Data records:
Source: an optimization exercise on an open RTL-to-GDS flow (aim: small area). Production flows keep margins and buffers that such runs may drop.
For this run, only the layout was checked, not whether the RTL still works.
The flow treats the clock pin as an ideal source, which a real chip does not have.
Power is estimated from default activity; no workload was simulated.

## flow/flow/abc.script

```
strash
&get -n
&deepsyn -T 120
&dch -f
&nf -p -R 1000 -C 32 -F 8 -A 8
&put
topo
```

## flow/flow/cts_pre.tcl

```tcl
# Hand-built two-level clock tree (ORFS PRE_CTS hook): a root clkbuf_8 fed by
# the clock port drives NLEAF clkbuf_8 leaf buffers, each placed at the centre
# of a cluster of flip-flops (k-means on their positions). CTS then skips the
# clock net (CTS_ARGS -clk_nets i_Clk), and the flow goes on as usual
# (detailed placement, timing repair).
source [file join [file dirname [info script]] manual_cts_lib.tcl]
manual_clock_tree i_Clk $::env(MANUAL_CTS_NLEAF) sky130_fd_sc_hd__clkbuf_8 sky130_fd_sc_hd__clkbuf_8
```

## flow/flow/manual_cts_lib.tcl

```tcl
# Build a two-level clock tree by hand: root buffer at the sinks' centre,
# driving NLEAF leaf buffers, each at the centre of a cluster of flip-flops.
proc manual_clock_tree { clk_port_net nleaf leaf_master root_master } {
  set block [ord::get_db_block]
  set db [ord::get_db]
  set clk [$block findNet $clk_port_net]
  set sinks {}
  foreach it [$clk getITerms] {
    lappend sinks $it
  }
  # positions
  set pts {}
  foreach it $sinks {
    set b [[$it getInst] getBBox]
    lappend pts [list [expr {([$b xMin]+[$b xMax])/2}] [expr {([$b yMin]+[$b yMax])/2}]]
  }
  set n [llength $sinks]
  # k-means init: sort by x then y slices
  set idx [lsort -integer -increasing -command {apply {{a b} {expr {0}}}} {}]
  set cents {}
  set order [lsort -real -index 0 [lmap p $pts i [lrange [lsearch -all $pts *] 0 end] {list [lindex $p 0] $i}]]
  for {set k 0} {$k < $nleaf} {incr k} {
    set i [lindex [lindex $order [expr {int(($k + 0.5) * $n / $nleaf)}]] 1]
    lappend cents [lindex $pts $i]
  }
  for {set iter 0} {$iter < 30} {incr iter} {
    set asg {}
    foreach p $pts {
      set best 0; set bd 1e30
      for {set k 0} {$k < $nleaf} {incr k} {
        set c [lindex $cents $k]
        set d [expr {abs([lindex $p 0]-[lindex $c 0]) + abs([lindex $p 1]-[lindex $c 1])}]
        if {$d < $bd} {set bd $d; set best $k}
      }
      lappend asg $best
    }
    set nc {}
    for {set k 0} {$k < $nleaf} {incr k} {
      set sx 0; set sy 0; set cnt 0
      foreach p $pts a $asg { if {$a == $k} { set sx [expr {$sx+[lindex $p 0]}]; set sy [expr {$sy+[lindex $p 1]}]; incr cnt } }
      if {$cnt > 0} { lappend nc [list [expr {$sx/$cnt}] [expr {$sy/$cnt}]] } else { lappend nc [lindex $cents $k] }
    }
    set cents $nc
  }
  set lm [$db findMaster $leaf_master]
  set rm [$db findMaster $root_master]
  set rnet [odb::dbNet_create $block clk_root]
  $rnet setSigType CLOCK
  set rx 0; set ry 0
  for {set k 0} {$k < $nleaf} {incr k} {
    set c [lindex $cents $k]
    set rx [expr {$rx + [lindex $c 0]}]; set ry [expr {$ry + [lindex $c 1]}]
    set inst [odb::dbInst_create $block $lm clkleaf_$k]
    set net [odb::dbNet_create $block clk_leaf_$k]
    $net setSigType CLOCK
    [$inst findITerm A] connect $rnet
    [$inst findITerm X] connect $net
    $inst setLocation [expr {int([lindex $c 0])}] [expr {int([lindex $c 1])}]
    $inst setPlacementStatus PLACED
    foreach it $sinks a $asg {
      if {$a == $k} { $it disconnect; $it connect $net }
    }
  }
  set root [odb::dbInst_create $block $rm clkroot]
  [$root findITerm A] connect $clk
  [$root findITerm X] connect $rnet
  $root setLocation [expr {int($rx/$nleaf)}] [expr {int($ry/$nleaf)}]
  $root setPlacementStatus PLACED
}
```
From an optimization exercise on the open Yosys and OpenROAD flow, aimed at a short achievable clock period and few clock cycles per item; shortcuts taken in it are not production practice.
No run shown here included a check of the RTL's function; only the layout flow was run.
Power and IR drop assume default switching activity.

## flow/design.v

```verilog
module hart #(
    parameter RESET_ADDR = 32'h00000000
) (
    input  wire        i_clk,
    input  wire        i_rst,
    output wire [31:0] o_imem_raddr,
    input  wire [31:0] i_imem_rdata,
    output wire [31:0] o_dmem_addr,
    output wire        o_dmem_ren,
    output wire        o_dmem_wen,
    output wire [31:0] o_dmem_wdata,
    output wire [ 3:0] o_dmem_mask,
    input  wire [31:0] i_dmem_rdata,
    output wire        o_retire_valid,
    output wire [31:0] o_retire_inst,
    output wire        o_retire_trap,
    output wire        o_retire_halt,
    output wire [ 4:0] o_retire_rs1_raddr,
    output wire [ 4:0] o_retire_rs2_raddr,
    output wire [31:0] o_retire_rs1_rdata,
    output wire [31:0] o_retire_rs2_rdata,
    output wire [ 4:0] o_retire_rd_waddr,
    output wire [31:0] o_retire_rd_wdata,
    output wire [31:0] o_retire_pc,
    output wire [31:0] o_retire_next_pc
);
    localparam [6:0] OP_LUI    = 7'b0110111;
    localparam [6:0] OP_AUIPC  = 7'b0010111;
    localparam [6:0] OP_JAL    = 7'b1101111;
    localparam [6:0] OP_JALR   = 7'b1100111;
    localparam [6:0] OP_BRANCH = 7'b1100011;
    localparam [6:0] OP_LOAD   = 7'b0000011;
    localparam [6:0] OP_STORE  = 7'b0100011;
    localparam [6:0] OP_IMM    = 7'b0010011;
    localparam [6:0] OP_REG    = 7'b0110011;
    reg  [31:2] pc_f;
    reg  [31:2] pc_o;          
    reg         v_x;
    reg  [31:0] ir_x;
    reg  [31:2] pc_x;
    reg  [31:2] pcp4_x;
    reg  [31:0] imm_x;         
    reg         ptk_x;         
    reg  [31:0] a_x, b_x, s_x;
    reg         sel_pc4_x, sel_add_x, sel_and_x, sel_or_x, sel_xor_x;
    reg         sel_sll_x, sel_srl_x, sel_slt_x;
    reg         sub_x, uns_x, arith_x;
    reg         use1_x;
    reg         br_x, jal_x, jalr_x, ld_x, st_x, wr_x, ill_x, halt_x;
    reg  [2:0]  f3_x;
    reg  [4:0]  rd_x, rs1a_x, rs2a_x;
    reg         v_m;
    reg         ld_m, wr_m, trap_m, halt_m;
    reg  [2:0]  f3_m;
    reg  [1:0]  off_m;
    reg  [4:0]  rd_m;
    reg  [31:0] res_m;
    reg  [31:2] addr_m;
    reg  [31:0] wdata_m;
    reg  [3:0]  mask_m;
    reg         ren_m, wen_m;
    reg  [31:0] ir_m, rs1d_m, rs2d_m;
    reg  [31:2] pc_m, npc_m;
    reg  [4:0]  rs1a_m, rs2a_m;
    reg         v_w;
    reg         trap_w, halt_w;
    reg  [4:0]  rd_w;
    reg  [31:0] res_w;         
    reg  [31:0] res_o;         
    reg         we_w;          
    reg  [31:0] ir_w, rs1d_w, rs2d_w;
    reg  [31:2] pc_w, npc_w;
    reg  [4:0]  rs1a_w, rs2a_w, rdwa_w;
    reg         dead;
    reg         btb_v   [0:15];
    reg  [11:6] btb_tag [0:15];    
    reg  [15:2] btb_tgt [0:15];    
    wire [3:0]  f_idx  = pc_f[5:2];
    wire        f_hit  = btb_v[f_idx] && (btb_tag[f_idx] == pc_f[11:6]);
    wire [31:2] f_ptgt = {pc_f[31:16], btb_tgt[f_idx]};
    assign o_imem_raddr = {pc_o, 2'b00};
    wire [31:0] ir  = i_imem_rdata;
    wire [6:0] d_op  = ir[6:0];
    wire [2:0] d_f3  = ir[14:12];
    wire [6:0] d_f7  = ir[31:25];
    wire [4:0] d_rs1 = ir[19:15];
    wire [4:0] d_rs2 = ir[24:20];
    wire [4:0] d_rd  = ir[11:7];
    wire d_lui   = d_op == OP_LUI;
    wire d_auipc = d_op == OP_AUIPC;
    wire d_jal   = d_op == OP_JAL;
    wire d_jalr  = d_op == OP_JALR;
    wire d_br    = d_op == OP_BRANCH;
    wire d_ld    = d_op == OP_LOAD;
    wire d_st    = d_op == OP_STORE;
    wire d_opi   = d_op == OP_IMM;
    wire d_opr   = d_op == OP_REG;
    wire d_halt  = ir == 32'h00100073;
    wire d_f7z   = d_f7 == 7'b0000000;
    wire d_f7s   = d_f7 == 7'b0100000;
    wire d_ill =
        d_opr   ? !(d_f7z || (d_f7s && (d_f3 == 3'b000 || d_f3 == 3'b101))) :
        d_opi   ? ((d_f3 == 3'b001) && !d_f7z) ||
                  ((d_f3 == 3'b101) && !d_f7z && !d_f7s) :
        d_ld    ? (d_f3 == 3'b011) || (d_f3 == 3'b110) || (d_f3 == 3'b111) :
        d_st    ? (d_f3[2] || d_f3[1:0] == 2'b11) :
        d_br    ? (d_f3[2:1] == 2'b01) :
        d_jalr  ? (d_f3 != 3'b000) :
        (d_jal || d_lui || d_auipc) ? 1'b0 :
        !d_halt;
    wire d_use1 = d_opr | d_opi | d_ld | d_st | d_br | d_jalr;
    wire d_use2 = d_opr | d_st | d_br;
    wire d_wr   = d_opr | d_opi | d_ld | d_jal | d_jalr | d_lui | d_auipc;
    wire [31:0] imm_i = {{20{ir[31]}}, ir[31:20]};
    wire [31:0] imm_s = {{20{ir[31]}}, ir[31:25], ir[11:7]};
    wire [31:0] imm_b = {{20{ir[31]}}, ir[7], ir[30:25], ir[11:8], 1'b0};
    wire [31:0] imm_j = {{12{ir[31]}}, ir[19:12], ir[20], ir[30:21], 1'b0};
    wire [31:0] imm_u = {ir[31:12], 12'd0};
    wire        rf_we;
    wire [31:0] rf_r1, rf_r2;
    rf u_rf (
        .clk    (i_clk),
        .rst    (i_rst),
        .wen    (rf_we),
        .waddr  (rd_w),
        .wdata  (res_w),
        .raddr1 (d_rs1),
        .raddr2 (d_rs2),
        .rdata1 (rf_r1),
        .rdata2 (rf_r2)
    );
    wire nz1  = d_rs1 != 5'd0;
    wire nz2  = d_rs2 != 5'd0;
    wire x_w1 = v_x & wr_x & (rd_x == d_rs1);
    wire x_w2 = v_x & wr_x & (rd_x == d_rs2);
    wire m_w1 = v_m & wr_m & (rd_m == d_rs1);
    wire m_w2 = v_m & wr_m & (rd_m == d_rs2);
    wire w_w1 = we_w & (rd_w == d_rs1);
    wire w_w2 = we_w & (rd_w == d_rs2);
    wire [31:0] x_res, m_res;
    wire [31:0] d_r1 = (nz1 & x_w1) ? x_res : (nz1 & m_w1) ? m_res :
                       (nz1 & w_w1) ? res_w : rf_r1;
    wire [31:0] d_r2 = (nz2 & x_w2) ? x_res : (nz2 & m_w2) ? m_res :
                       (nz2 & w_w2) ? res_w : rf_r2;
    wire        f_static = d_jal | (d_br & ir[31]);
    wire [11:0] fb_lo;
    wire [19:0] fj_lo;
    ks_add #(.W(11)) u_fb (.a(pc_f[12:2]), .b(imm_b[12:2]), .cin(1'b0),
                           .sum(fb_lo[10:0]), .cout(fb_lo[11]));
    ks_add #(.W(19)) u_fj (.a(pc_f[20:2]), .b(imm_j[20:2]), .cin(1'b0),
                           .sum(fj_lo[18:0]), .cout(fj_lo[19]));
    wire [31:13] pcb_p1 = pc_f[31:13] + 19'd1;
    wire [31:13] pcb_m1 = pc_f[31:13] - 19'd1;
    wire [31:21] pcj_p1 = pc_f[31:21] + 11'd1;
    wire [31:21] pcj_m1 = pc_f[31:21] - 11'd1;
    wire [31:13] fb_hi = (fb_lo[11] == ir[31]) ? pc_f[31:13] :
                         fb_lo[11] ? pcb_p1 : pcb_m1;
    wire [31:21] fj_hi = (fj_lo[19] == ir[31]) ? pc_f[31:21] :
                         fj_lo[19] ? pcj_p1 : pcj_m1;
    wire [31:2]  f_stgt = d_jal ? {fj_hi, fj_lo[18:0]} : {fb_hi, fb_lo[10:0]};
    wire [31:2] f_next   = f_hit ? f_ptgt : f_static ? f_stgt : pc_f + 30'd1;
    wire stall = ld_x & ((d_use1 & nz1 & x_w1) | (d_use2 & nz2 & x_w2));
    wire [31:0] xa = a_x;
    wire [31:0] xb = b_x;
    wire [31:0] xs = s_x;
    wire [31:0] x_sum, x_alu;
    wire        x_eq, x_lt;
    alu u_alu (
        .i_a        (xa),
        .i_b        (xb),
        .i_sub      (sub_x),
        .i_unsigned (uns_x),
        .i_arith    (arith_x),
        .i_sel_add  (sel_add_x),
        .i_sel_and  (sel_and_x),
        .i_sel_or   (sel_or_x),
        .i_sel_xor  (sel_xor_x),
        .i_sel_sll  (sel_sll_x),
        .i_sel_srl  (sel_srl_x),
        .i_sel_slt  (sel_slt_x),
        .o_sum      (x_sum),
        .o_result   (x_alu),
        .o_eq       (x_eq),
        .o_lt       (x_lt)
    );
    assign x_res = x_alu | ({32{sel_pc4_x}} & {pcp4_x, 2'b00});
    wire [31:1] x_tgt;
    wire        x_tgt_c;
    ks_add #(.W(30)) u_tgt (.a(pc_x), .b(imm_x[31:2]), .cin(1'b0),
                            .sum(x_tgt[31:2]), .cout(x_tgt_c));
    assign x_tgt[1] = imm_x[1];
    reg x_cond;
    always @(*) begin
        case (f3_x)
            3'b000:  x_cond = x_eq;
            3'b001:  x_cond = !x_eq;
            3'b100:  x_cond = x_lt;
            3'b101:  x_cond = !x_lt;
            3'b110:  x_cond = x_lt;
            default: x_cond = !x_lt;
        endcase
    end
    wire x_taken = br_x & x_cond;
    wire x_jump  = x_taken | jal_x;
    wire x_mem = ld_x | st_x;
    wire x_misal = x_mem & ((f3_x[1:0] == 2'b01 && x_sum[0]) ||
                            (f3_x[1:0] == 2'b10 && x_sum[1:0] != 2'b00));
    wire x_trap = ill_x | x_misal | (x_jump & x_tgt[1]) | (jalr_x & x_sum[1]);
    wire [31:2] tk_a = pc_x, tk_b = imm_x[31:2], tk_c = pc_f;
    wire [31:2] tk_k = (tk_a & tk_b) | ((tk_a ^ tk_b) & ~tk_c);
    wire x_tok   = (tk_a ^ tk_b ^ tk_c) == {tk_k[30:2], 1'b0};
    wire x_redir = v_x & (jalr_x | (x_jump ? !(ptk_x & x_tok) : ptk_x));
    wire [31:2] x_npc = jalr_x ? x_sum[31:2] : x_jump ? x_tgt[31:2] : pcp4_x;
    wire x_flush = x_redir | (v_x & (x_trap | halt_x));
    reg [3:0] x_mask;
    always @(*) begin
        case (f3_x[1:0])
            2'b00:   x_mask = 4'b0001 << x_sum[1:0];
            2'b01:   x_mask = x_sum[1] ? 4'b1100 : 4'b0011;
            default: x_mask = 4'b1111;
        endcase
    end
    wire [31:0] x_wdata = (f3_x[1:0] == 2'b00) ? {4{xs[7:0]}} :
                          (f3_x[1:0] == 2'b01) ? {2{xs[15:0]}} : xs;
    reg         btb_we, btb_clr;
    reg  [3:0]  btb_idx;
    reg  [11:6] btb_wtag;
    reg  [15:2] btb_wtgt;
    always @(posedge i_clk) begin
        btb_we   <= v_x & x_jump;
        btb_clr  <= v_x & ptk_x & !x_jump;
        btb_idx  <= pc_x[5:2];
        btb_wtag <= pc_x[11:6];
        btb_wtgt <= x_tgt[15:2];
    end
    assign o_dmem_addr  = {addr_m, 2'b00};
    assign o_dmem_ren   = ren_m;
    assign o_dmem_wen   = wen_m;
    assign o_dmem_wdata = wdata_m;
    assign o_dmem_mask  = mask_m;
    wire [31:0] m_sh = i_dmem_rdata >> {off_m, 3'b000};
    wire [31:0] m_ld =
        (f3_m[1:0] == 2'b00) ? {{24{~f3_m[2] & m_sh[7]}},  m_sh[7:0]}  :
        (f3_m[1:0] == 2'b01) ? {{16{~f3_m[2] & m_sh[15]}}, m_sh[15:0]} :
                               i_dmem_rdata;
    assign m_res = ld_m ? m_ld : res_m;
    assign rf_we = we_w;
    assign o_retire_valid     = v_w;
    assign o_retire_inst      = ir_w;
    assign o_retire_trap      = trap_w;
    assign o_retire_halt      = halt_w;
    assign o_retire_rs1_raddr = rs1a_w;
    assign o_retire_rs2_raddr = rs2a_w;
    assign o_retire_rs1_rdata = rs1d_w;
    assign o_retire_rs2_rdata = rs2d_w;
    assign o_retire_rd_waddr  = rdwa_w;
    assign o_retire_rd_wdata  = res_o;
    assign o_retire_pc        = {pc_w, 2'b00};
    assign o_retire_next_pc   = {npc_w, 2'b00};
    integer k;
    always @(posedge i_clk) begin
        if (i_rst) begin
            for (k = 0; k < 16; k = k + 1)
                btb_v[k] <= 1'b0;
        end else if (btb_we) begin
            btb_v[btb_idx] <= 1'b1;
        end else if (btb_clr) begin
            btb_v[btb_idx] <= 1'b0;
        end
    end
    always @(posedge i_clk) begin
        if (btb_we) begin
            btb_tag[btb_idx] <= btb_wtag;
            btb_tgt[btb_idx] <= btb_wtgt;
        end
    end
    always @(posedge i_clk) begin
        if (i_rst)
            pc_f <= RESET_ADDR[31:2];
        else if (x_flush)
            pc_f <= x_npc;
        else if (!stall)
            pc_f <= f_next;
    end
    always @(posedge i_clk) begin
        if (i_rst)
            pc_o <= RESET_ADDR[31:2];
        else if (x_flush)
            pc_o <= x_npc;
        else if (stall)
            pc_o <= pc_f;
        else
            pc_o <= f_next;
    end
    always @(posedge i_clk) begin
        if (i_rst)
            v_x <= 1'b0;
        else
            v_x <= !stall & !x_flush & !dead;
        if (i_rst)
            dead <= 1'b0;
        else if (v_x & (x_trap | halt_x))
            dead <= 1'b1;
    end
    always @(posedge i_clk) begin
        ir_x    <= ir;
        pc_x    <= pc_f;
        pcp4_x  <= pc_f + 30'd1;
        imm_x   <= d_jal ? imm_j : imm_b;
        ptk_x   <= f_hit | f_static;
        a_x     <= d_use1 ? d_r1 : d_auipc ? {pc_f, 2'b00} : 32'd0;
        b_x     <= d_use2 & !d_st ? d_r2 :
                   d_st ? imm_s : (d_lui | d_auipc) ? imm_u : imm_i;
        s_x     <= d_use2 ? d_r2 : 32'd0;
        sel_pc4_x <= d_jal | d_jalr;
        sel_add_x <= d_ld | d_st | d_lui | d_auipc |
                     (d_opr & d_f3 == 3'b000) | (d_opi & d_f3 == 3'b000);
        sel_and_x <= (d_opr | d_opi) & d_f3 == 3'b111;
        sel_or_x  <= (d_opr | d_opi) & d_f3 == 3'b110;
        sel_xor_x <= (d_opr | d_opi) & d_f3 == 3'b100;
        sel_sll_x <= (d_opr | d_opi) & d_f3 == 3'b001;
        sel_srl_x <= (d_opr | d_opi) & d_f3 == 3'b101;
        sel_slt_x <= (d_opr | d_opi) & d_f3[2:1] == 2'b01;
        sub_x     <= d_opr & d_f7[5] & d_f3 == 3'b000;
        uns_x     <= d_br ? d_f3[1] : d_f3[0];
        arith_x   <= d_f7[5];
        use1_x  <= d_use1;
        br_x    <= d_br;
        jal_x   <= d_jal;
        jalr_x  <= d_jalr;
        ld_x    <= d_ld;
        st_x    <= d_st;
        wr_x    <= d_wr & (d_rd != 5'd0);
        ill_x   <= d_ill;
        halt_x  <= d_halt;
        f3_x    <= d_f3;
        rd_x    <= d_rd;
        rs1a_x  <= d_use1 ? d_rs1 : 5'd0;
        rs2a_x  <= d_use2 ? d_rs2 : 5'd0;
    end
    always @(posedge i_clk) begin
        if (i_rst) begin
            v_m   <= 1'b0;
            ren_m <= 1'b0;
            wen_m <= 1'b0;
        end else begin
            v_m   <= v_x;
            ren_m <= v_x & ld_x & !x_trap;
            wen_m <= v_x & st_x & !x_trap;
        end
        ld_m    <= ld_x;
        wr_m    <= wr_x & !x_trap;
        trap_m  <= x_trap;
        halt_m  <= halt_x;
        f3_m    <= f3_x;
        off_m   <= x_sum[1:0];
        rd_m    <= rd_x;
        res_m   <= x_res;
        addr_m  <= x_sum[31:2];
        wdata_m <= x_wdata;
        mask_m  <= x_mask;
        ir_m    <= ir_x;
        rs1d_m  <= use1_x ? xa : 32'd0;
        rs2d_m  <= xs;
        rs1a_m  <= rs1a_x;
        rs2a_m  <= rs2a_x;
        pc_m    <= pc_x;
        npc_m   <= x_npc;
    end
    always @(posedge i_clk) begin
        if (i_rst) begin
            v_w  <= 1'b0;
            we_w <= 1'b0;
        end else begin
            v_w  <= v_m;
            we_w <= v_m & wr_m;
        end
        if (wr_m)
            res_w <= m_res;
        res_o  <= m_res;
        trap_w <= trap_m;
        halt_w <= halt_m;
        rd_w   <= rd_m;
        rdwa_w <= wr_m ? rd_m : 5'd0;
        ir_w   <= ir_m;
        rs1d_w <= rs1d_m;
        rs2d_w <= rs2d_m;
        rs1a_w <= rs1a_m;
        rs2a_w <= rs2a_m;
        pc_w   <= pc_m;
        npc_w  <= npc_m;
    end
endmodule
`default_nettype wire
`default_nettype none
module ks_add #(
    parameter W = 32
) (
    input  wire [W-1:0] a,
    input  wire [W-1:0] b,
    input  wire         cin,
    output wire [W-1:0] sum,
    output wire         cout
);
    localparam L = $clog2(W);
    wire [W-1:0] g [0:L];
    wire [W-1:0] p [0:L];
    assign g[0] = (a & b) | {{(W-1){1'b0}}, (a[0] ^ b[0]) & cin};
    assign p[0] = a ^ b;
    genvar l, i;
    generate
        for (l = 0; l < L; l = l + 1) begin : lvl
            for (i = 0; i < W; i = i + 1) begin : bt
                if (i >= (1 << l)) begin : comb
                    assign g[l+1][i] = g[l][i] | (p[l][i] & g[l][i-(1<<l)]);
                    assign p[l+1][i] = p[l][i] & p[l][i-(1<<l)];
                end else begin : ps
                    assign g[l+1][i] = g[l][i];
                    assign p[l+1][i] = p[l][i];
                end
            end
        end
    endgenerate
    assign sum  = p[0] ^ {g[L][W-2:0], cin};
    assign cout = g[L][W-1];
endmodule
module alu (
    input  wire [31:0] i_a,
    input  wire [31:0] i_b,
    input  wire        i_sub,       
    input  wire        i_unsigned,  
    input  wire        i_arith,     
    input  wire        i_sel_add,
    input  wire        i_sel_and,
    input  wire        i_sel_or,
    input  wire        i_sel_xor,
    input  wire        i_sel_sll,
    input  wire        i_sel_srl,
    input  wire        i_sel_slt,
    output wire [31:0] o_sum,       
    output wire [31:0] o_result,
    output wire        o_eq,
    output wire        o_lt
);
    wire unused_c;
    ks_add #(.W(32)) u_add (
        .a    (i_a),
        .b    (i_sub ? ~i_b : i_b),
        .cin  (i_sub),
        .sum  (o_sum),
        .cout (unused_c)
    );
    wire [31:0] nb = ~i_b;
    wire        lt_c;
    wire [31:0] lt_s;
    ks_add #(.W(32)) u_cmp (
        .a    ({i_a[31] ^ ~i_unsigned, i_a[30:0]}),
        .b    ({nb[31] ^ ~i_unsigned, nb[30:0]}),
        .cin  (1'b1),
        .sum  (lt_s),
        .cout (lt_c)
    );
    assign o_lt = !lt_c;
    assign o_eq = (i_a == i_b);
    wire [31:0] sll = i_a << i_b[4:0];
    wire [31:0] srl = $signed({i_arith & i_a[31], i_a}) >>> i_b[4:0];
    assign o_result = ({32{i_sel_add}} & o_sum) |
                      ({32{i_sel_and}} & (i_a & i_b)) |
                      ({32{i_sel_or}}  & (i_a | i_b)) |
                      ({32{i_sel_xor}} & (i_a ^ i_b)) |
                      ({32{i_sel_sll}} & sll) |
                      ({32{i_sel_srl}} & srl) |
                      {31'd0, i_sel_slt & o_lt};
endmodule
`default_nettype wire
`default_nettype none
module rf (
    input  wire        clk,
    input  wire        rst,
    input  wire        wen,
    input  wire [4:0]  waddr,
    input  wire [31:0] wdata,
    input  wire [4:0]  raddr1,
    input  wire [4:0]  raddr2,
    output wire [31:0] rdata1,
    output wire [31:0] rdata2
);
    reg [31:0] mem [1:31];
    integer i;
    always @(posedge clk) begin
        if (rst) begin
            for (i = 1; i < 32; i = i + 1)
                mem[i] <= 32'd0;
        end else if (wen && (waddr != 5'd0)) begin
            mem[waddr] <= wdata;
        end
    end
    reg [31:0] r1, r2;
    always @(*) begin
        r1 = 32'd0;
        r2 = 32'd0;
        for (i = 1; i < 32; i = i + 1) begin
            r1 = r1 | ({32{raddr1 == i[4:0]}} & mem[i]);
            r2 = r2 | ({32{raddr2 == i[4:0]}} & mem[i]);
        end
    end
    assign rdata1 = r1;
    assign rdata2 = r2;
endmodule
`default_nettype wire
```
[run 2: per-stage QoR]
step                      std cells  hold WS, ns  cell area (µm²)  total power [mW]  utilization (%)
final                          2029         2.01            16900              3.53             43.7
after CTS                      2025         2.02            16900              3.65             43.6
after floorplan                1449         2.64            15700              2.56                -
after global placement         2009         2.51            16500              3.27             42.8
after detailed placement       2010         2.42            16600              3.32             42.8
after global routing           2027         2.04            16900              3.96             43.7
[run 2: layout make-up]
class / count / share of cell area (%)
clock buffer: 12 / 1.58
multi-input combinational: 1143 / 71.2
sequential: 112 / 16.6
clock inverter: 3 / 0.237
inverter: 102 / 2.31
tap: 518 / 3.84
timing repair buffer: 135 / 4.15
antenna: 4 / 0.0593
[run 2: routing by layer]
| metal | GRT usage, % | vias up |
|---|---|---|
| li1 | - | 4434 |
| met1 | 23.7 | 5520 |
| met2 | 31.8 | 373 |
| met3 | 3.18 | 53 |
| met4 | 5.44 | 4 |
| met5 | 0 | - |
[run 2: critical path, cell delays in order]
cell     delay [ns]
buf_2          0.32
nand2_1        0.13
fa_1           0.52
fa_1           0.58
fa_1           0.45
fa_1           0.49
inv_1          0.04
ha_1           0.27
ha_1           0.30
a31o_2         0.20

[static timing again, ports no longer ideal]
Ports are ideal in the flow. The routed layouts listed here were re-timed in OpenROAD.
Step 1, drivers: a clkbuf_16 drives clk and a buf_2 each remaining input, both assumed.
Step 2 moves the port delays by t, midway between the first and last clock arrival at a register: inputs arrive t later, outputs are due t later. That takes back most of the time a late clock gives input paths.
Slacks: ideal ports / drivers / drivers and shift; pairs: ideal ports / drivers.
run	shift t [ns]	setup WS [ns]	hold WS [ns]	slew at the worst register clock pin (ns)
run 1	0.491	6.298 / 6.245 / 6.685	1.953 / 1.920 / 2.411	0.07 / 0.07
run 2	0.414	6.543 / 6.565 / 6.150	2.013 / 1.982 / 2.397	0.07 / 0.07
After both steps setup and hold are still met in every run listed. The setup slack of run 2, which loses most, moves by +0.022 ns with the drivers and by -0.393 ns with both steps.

EXERCISE AIM:
When you reach the line containing "usage, % | vias up |" in the data above, start copying exactly, and stop after the line containing "Ports are ideal".

SOLUTION TO THIS TASK:
| metal | GRT usage, % | vias up |
|---|---|---|
| li1 | - | 4434 |
| met1 | 23.7 | 5520 |
| met2 | 31.8 | 373 |
| met3 | 3.18 | 53 |
| met4 | 5.44 | 4 |
| met5 | 0 | - |
[run 2: critical path, cell delays in order]
cell     delay [ns]
buf_2          0.32
nand2_1        0.13
fa_1           0.52
fa_1           0.58
fa_1           0.45
fa_1           0.49
inv_1          0.04
ha_1           0.27
ha_1           0.30
a31o_2         0.20

[static timing again, ports no longer ideal]
Ports are ideal in the flow. The routed layouts listed here were re-timed in OpenROAD.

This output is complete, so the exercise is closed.